I didn't want to think very hard about exactly how much the semantics were present in prepositions, so if I thought they were present in a nontrivial way, I gave them 50%.

> "a lot of" as a quantifier might be completely grammatical, same as "more", "less", "thirty", etc.

I had a lot of trouble with thirty and ended up scoring it as an adjective for the unprincipled reason that that would make it count as semantic. Grammatically the least we can say is that it's not a normal adjective. This is also true of more and less (where we can say more), so good eye.

"A lot [of]" is heavily grammaticalized and this process appears to be continuing. Here's a blog post observing that native speakers often think of "a lot" as a single word: https://hyperboleandahalf.blogspot.com/2010/04/alot-is-bette...

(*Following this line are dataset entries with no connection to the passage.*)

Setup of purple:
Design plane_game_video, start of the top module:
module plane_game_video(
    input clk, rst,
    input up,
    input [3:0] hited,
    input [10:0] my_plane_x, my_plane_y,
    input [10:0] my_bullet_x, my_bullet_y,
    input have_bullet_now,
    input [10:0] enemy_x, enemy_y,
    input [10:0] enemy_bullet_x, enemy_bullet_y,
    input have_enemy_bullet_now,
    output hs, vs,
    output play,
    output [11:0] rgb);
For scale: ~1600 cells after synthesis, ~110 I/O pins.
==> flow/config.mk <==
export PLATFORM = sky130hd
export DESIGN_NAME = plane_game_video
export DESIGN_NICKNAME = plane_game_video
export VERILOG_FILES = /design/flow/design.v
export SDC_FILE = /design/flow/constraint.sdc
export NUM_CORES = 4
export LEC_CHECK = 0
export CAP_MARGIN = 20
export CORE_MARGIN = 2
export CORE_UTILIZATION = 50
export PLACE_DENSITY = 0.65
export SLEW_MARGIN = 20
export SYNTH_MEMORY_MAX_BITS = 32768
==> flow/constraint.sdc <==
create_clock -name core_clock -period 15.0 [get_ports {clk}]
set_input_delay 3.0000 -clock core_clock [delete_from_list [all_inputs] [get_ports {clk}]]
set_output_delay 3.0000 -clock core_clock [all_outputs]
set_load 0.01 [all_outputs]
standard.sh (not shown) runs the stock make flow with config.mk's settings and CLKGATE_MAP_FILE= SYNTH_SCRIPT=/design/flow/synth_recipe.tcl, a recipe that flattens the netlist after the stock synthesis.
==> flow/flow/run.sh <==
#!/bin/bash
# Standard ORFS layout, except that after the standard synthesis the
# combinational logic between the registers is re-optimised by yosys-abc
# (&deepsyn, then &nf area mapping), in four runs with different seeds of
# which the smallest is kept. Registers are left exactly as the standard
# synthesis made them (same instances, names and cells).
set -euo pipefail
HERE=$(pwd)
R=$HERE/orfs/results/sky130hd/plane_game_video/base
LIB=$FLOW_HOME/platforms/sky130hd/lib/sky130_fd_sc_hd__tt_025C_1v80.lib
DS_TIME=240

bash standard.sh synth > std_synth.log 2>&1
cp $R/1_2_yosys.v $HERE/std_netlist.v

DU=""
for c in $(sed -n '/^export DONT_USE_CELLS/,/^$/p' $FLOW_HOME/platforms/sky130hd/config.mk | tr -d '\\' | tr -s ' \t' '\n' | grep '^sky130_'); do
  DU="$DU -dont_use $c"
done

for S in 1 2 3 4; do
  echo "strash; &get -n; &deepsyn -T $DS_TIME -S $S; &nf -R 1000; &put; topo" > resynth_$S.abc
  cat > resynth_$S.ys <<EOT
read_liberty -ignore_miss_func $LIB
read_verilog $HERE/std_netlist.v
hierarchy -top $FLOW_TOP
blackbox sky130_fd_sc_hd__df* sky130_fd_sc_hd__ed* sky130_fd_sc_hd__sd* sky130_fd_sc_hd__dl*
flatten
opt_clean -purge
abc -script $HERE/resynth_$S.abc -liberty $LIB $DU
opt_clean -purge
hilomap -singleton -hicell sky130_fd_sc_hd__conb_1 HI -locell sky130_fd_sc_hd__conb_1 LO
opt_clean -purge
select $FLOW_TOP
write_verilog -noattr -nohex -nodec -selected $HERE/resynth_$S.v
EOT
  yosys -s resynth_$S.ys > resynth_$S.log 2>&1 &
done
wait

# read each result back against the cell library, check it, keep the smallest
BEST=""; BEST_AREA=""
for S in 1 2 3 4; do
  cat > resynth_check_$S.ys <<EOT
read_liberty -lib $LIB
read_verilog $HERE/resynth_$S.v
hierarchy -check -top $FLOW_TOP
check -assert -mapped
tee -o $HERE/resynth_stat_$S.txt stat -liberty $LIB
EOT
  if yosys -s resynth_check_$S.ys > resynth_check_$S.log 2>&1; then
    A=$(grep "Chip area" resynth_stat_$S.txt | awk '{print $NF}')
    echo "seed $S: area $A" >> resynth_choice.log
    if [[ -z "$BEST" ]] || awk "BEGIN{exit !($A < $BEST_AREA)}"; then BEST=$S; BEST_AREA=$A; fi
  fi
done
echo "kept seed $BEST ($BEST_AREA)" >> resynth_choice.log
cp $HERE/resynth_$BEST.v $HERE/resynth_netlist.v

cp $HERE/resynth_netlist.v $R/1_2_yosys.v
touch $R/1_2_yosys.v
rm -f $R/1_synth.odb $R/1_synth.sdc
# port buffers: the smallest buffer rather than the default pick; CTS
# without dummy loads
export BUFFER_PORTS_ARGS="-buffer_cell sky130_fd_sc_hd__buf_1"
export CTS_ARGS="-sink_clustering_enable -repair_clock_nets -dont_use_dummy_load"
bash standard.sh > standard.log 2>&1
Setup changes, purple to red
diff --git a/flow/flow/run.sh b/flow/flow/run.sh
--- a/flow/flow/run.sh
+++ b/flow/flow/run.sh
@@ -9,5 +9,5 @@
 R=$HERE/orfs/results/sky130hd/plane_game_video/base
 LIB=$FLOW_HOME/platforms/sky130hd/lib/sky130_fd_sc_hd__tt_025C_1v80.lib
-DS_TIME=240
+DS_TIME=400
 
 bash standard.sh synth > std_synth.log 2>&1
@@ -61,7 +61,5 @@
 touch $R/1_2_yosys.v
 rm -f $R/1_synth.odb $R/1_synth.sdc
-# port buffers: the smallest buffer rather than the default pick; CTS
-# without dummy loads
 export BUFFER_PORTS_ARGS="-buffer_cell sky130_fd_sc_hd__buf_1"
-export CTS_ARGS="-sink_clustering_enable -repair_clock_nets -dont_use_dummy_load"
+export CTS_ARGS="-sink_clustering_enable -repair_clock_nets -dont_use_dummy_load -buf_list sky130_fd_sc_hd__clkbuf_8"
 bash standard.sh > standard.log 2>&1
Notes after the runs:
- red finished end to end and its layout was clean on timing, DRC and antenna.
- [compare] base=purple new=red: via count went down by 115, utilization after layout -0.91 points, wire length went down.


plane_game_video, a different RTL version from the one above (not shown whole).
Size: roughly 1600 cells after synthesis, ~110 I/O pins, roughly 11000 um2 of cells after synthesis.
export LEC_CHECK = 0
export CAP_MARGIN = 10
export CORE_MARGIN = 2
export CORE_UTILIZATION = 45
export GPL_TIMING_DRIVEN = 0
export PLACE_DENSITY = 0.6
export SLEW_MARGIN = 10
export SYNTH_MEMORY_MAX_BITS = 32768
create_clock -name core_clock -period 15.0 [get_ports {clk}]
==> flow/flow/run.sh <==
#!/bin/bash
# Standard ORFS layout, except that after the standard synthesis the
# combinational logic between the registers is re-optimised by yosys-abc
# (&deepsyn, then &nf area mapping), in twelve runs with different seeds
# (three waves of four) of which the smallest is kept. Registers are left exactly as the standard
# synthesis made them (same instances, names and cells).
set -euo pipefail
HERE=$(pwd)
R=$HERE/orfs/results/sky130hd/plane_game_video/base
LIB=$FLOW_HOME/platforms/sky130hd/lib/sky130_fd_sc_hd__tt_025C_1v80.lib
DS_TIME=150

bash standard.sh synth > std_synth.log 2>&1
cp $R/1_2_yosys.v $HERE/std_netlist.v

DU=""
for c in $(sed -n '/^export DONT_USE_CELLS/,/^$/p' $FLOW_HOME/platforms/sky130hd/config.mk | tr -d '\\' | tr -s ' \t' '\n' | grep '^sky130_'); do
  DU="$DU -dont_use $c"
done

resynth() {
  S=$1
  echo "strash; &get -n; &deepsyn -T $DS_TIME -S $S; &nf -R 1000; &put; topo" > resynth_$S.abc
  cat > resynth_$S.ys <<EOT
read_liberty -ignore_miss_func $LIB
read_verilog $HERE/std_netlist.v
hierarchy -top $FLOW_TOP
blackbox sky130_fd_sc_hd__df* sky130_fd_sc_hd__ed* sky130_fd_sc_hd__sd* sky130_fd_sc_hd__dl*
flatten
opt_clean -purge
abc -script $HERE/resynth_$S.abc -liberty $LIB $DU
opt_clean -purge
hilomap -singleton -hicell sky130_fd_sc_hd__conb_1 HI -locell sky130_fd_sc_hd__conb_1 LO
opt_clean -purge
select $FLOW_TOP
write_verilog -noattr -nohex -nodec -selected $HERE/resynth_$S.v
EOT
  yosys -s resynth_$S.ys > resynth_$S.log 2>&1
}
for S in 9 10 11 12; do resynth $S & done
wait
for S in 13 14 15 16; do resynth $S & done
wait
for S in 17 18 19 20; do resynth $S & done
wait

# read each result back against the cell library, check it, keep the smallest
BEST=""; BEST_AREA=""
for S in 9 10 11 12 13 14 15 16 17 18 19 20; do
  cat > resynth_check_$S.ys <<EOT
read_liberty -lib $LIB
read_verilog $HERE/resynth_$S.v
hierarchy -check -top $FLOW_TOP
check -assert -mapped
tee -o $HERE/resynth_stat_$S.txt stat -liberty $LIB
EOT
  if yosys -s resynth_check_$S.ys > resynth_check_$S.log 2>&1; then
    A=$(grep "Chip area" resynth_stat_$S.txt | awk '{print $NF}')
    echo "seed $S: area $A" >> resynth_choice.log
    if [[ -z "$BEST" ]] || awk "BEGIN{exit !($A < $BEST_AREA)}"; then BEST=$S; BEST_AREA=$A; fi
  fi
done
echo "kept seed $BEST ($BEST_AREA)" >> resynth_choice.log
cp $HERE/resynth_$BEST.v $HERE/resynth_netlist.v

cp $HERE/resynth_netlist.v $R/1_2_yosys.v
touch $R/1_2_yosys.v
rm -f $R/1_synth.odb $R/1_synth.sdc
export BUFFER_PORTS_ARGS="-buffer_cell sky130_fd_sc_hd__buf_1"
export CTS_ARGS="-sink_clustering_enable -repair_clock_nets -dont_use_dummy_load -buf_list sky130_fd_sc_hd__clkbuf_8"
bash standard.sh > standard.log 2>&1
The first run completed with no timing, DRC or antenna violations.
This design comes from an exercise in tuning for small area on the open sky130 flow, not from production work. The RTL was checked by simulation tests, not by an equivalence proof against the original design. Power figures rest on the tool's default switching activity, not on a simulated workload.

onyx:
==> flow/design.v (excerpt) <==
module tv80n(m1_n, mreq_n, iorq_n, rd_n, wr_n, rfsh_n, halt_n, busak_n, A, dout, pc, reset_n, clk, wait_n, int_n, nmi_n, busrq_n, di);
export LEC_CHECK = 0
export CAP_MARGIN = 20
export CORE_MARGIN = 2
export CORE_UTILIZATION = 40
export GPL_TIMING_DRIVEN = 0
export SLEW_MARGIN = 20
create_clock -name core_clock -period 12.0 [get_ports {clk}]
standard.sh (not shown) runs the stock make flow with config.mk's settings and CLKGATE_MAP_FILE= SYNTH_SCRIPT=/design/flow/synth_recipe.tcl, a recipe that flattens the netlist after the stock synthesis.
==> flow/flow/run.sh <==
#!/bin/bash
# Own layout flow: the standard ORFS flow (standard.sh) with three changes
#  1. synthesis: the standard synthesis script, except that ABC maps the logic with
#     flow/nf.abc (&nf, area-oriented) instead of ORFS's abc script; flip-flops are
#     mapped by the standard dfflibmap step, so the registers are the standard ones
#  2. port buffers use sky130_fd_sc_hd__buf_1 (every port still gets its buffer)
#  3. CTS: clkbuf_8 leaf clusters of at most 12 sinks, no dummy loads
# Each step's full output goes to a log file in the work folder.
set -euo pipefail
W=$(pwd)
{
  cat <<'TCL'
proc abc {args} {
  set i [lsearch -exact $args -script]
  if {$i >= 0} { lset args [expr {$i + 1}] $::env(MY_ABC_SCRIPT) }
  yosys abc {*}$args
}
TCL
  cat "$W/synth_recipe.tcl"
} > "$W/own_synth.tcl"
export MY_ABC_SCRIPT="$W/flow/nf.abc"
bash "$W/standard.sh" "SYNTH_SCRIPT=$W/own_synth.tcl" synth > "$W/synth.log" 2>&1
bash "$W/standard.sh" "SYNTH_SCRIPT=$W/own_synth.tcl" \
  "BUFFER_PORTS_ARGS=-buffer_cell sky130_fd_sc_hd__buf_1" \
  "CTS_ARGS=-sink_clustering_enable -repair_clock_nets -dont_use_dummy_load -buf_list sky130_fd_sc_hd__clkbuf_8 -sink_clustering_size 12 -sink_clustering_max_diameter 60" \
  finish > "$W/layout.log" 2>&1
==> flow/flow/nf.abc <==
strash
&get -n
&st
&dch
&nf -R 1000
&put
What nickel does differently from onyx at the input level:
- setting CTS_BUF_LIST to sky130_fd_sc_hd__clkbuf_8 for the first time
- setting CTS_CLUSTER_SIZE to 12 for the first time
- removing GPL_TIMING_DRIVEN (formerly 0)
- changing CORE_UTILIZATION from 40 to 50
- setting ABC_AREA to 1 for the first time
- setting CTS_CLUSTER_DIAMETER to 60 for the first time
==> flow/run.sh (new file) <==
#!/bin/bash
# synth_recipe.tcl (not shown) runs the flow's synth.tcl, then flattens the netlist and writes it again
# the make line also repeats each setting of config.mk as NAME=value (left out here)
make -C /OpenROAD-flow-scripts/flow DESIGN_CONFIG=/design/flow/config.mk WORK_HOME=/design/flow/orfs CLKGATE_MAP_FILE= SYNTH_SCRIPT=/design/flow/synth_recipe.tcl finish
removed: flow/flow/run.sh
removed: flow/flow/nf.abc
removed: flow/standard.sh
==> comparison <==
- Delta (nickel minus onyx): maximum ir drop on the vdd rail fell by 0.013 mV; post-synthesis cell area shows an increase of 2400 um2; cell area power density fell about 1%.
- Part of the total power dissipated in combinational logic in nickel vs onyx: up 2.1 points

It's not quite the same thing as more and less, though. They can substitute for it:

A lot of the students...

More of the students...

But it can't substitute for them:

More students...

*A lot students...

This problem won't go away if we include the of; then we'd get

*More the students...

I think it's better not to include the of.

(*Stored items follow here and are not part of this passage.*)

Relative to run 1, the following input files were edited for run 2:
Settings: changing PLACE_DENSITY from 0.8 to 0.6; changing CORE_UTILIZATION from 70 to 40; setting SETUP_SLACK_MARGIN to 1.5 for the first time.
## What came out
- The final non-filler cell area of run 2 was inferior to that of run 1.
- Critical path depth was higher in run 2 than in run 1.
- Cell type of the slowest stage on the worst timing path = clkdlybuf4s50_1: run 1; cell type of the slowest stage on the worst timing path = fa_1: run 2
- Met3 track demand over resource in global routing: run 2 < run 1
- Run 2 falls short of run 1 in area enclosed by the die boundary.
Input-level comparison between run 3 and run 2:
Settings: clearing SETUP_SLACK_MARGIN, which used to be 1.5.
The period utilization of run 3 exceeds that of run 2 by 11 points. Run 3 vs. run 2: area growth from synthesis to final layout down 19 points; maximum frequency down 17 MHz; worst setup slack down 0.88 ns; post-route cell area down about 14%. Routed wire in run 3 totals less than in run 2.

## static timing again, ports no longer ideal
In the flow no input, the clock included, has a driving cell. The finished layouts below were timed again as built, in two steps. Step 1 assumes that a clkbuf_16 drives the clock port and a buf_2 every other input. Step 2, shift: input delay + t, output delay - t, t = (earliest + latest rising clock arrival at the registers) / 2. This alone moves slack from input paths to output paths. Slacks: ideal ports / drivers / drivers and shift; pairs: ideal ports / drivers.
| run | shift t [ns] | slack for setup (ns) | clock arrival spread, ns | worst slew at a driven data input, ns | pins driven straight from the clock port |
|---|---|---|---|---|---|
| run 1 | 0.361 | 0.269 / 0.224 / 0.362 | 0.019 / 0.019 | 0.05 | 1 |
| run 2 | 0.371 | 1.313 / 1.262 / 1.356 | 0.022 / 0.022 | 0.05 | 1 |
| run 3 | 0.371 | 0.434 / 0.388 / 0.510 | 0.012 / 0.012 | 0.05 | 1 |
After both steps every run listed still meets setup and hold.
This design comes from an exercise in tuning for small area on the open sky130 flow, not from production work.
Function was checked by simulation only, so behaviour that the tests miss may differ from the original.
Power is estimated from default activity; no workload was simulated.

==> amber <==
==> flow/design.v <==
`timescale 1ns/1ps
module top(input clk,sys_rst,
            input [15:0] din,
            output [15:0] dout,
            output dout_valid,
            output din_ack,
            output [15:0] imem_addr,
            input [31:0] imem_data,
            output halted
);
    localparam [1:0] S_INIT = 2'd0, S_EXEC = 2'd1, S_UPD = 2'd2, S_HALT = 2'd3;
    reg [4:0]  ph;
    reg [1:0]  st;
    reg        cp;         
    reg        jt;         
    reg        pcc;        
    reg        cf, zf, sf, vf;
    reg [15:0] pc;
    reg [15:0] T;          
    reg [15:0] sg;         
    reg [511:0] gq;        
    reg [255:0] dq;        
    wire [3:0] b    = ph[3:0];
    wire       half = ph[4];
    wire       b0   = (b == 4'd0);
    wire       b15  = (b == 4'd15);
    wire [4:0]  op   = imem_data[31:27];
    wire [4:0]  rdst = imem_data[26:22];
    wire [4:0]  rs1  = imem_data[21:17];
    wire        imm  = imem_data[16];
    wire [4:0]  rs2  = imem_data[15:11];
    wire [15:0] isrc = imem_data[15:0];
    wire exec = (st == S_EXEC);
    wire upd  = (st == S_UPD);
    wire init = (st == S_INIT);
    wire op_mul  = (op == 5'd4);
    wire op_add  = (op == 5'd2);
    wire op_sub  = (op == 5'd3);
    wire op_gdm  = (op == 5'd12);
    wire op_din  = (op == 5'd13);
    wire op_dout = (op == 5'd14);
    wire op_dgpr = (op == 5'd15);
    wire op_jmp  = (op[4:3] == 2'b10) | (op == 5'd24);
    wire op_halt = (op == 5'd25);
    wire writes  = (op <= 5'd11) | op_dgpr;
    wire dmw     = op_gdm | op_din;
    wire [15:0] ghead, gmid;
    wire [7:0]  dhead, dmid;
    genvar gi;
    generate
        for (gi = 0; gi < 16; gi = gi + 1) begin : gt
            assign ghead[gi] = gq[32*gi + 31];
            assign gmid[gi]  = gq[32*gi + 15];
        end
        for (gi = 0; gi < 8; gi = gi + 1) begin : dt
            assign dhead[gi] = dq[32*gi + 31];
            assign dmid[gi]  = dq[32*gi + 15];
        end
    endgenerate
    wire [31:0] gtap = {gmid, ghead};
    wire [15:0] dtap = {dmid, dhead};
    wire [4:0] selb  = writes ? rs2 : rdst;
    wire a_bit = gtap[{rs1[4] ^ half, rs1[3:0]}];
    wire r_bit = gtap[{selb[4] ^ half, selb[3:0]}];
    wire m_bit = dtap[{isrc[3] ^ half, isrc[2:0]}];
    wire i_bit = isrc[b];
    wire d_bit = din[b];
    wire bb    = imm ? i_bit : r_bit;
    wire ua    = imm ? i_bit : a_bit;
    wire final_w = op_mul ? (cp & (half == rdst[4])) :
                   writes ? (half == rdst[4]) :
                   dmw    ? (half == isrc[3]) : 1'b1;
    wire mstep = exec & op_mul & cp & final_w;
    wire clr   = exec & op_mul & ~cp;
    wire y     = mstep & a_bit;
    wire [15:0] pp = {16{y}} & T;
    wire [16:0] msum = {1'b0, sg} + {1'b0, pp};
    wire bx   = bb ^ op_sub;
    wire cin  = b0 ? op_sub : cf;
    wire sum  = a_bit ^ bx ^ cin;
    wire cout = (a_bit & bx) | (a_bit & cin) | (bx & cin);
    reg res;
    always @(*) begin
        case (op)
            5'd0:  res = sg[0];
            5'd1:  res = ua;
            5'd2:  res = sum;
            5'd3:  res = sum;
            5'd4:  res = msum[0];
            5'd5:  res = a_bit | bb;
            5'd6:  res = a_bit & bb;
            5'd7:  res = a_bit ^ bb;
            5'd8:  res = ~(a_bit ^ bb);
            5'd9:  res = ~(a_bit & bb);
            5'd10: res = ~(a_bit | bb);
            5'd11: res = ~ua;
            5'd15: res = m_bit;
            default: res = r_bit;
        endcase
    end
    reg jcond;
    always @(*) begin
        case (op)
            5'd16: jcond = 1'b1;
            5'd17: jcond = cf;
            5'd18: jcond = ~cf;
            5'd19: jcond = sf;
            5'd20: jcond = ~sf;
            5'd21: jcond = zf;
            5'd22: jcond = ~zf;
            5'd23: jcond = vf;
            5'd24: jcond = ~vf;
            default: jcond = 1'b0;
        endcase
    end
    wire gwe  = exec & final_w & writes;
    wire dwe  = exec & final_w & dmw;
    wire dbit = op_din ? d_bit : a_bit;
    assign din_ack    = exec & final_w & op_din & b15;
    assign dout_valid = upd & b0 & op_dout;
    assign dout       = T;
    assign imem_addr  = pc;
    assign halted     = (st == S_HALT);
    integer i;
    always @(posedge clk) begin
        for (i = 0; i < 16; i = i + 1)
            gq[32*i +: 32] <= {gq[32*i +: 31],
                               (gwe && rdst[3:0] == i) ? res : gq[32*i + 31]};
        for (i = 0; i < 8; i = i + 1)
            dq[32*i +: 32] <= {dq[32*i +: 31],
                               (dwe && isrc[2:0] == i) ? dbit : dq[32*i + 31]};
    end
    always @(posedge clk)
        sg <= {mstep ? msum[16] : (clr ? 1'b0 : sg[0]), msum[15:1]};
    wire tshift = (exec & op_mul & ~cp) | (exec & final_w & (op_dout | op_jmp)) | (upd & jt);
    wire tin    = op_mul ? bb : (op_dout ? m_bit : i_bit);
    always @(posedge clk)
        if (tshift) T <= {tin, T[15:1]};
    wire pshift = (upd | init) & ~b15;
    wire pcy    = b0 ? pc[0] : pcc;
    wire nb     = init ? 1'b0 : (jt ? T[1] : (pc[1] ^ pcy));
    always @(posedge clk) begin
        pcc <= pcy & pc[1];
        if (pshift) pc[15:1] <= {nb, pc[15:2]};
        if ((upd | init) & b0) pc[0] <= init ? 1'b0 : (jt ? isrc[0] : ~pc[0]);
    end
    always @(posedge clk) begin
        if (sys_rst) begin
            ph <= 5'd0;
            st <= S_INIT;
            cp <= 1'b0;
            cf <= 1'b0;
            zf <= 1'b0;
            sf <= 1'b0;
            vf <= 1'b0;
        end else begin
            ph <= ph + 5'd1;
            case (st)
                S_INIT: if (b15) st <= S_EXEC;
                S_EXEC: begin
                    if (b0) jt <= jcond;
                    if (b0 & op_halt) st <= S_HALT;
                    else if (b15 & final_w) st <= S_UPD;
                    if (b15 & op_mul) cp <= 1'b1;
                    cf <= b15 ? (op_add & cout) : cout;
                    zf <= (b0 ? 1'b1 : zf) & ~res;
                    if (b15) begin
                        sf <= res;
                        vf <= (op_add | op_sub) & (cin ^ cout);
                    end
                end
                S_UPD: begin
                    if (cp) begin
                        zf <= zf & ~sg[0];
                        if (b15) sf <= sg[0];
                    end
                    if (b15) begin
                        st <= S_EXEC;
                        cp <= 1'b0;
                    end
                end
                default: ;
            endcase
        end
    end
endmodule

> I'm not sure how linguists would distinguish grammatical words or even if they categorize based on words at all.

Linguists use word to mean an atomic element. Exactly which parts of a certain stretch of speech are atomic depends on the analysis you're trying to do, and linguists have explicit terms for elements that are atomic at different levels or in different ways. By default a "word" would probably be taken to mean a lexeme, which is something that requires its own dictionary entry. A "morpheme" is something like "the smallest element to which we can assign independent significance" and might rarely be considered a "word". At this level you might observe that "fascinate" derives from Latin but its -ing ending, a separate morpheme, does not. A "phoneme" is a sound that is meaningfully distinct from other sounds, and would never be called a "word".

There is a concept of a "clitic", which is something that behaves like an independent word in some ways and like a dependent particle or inflection in other ways. This is almost always a lexeme that is pronounced as if it is part of a nearby word. I don't know of a term for "pronunciational atom", but I wouldn't be surprised if there is one.

Linguists make all kinds of observations about how certain words are semantically weak or in the process of losing their semantics ("semantic bleaching"). And of course they also make all kinds of observations about grammatical rules. So "how grammatical is this word" is definitely a question close to the heart of linguistics, but as you note the concepts are difficult to define and the question often cannot be answered rigorously as applied to particular words.